▼

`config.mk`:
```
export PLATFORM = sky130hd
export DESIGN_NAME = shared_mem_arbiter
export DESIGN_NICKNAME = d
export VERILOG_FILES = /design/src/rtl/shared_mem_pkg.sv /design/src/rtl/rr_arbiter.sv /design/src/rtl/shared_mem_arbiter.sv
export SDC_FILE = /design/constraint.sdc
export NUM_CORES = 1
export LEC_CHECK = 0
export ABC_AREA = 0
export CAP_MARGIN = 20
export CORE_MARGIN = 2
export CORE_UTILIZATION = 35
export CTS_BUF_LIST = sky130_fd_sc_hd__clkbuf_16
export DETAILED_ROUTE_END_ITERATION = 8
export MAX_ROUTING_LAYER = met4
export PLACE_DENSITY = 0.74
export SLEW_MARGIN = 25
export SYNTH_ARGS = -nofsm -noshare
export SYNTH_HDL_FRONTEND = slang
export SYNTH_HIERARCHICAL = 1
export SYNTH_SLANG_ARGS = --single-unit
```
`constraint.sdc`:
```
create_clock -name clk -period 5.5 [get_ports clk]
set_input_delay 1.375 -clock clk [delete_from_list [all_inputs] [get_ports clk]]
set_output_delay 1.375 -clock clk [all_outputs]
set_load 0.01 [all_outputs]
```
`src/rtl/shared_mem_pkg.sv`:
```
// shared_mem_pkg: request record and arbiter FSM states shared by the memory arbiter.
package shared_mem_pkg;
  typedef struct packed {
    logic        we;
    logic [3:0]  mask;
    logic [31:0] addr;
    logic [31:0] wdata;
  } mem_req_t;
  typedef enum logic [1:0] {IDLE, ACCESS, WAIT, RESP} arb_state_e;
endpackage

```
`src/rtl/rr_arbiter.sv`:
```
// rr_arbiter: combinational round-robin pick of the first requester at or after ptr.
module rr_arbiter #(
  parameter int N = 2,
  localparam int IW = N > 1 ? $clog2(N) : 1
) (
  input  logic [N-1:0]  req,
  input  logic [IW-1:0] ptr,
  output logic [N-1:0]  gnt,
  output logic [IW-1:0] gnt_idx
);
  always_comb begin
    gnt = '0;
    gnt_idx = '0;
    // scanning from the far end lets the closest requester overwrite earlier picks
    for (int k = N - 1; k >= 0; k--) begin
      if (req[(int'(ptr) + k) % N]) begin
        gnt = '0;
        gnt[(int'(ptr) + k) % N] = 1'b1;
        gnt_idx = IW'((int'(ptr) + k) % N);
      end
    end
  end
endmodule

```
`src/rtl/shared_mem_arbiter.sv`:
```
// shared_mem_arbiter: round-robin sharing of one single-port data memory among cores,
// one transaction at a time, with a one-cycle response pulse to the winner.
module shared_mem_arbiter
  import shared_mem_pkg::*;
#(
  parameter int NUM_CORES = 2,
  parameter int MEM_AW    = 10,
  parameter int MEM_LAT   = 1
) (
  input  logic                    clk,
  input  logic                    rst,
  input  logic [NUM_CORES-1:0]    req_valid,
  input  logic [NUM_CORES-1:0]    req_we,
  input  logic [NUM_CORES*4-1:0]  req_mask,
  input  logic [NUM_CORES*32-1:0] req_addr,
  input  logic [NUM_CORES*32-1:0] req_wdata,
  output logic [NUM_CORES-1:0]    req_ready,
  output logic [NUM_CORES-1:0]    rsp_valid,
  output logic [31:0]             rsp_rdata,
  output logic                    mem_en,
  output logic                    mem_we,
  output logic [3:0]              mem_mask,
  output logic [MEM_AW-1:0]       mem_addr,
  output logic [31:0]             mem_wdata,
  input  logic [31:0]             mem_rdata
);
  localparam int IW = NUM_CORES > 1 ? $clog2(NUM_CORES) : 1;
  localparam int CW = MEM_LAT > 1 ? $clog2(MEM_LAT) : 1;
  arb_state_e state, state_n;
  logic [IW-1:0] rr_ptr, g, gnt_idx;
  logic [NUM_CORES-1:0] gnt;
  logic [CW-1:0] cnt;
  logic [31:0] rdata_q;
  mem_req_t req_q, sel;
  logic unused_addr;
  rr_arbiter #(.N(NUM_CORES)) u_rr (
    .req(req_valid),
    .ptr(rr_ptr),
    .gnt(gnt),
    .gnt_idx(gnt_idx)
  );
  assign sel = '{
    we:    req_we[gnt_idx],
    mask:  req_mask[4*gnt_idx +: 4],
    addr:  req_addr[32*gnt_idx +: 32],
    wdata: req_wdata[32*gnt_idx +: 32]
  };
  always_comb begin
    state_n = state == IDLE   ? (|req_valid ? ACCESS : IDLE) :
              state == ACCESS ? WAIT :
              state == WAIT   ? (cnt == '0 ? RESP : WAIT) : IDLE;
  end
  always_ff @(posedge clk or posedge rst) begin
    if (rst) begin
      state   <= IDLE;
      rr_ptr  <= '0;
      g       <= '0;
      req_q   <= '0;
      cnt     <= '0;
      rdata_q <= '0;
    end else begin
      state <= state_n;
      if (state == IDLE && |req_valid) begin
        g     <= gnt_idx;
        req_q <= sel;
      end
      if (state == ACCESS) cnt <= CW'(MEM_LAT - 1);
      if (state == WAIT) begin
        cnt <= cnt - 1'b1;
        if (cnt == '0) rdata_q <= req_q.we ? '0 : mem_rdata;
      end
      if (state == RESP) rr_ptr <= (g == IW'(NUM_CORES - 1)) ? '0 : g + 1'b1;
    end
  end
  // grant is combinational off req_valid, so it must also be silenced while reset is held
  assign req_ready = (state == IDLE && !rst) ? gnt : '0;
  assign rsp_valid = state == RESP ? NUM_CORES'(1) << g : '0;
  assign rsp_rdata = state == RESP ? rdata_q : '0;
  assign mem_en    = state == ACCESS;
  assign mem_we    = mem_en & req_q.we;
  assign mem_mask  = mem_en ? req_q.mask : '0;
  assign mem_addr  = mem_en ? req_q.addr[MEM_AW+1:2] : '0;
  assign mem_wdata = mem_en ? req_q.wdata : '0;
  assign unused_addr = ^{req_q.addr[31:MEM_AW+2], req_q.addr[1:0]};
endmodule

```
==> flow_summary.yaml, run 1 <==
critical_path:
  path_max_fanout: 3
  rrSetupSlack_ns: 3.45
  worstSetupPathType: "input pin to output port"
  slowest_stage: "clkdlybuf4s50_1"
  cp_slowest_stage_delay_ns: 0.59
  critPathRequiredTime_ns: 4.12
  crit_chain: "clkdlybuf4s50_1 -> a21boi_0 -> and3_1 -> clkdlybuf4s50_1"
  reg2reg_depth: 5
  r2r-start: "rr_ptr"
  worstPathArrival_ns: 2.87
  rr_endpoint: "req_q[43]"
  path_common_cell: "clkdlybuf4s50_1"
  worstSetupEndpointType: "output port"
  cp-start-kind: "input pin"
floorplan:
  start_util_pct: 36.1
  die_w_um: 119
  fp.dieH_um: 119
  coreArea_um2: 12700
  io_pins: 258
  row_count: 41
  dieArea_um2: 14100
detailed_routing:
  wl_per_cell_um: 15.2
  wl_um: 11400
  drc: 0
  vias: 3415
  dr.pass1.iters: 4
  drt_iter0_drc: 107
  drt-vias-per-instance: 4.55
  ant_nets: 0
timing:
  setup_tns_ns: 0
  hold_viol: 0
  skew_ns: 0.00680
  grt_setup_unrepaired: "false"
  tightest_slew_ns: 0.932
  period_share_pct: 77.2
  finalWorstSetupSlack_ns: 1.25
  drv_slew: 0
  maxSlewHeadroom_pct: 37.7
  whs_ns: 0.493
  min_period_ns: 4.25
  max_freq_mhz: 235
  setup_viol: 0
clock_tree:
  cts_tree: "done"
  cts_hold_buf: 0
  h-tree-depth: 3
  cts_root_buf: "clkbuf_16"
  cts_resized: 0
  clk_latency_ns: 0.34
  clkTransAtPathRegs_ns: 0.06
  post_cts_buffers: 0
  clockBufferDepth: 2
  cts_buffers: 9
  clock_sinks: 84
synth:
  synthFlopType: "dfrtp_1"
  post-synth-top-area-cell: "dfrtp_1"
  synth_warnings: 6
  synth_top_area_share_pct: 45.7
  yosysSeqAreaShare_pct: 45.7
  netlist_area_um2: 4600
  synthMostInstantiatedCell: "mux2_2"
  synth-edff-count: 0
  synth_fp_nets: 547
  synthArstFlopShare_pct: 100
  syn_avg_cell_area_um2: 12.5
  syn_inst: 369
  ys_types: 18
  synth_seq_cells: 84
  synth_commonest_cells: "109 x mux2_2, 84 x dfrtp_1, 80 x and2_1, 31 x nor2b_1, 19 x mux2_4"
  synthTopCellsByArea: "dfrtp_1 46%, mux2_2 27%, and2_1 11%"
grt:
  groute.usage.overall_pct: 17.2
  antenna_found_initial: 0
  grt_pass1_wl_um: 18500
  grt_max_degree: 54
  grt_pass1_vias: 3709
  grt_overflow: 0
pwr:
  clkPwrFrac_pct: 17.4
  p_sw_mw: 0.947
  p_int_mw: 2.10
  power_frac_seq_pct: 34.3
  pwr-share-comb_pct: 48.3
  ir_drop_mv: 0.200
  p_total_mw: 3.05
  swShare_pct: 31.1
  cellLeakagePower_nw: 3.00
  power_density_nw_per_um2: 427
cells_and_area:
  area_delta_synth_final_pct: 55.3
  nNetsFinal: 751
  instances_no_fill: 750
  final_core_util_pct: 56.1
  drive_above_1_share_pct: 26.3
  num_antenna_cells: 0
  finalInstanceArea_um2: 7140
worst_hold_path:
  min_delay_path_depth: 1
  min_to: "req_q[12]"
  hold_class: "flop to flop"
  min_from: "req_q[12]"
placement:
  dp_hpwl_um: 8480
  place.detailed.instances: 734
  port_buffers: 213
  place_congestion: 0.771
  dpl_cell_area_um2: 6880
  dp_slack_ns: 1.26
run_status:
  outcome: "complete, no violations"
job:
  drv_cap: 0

▲

# Task brief
Scan the entries above and copy each line where "memory" occurs.

# Written reply
// shared_mem_pkg: request record and arbiter FSM states shared by the memory arbiter.
// shared_mem_arbiter: round-robin sharing of one single-port data memory among cores,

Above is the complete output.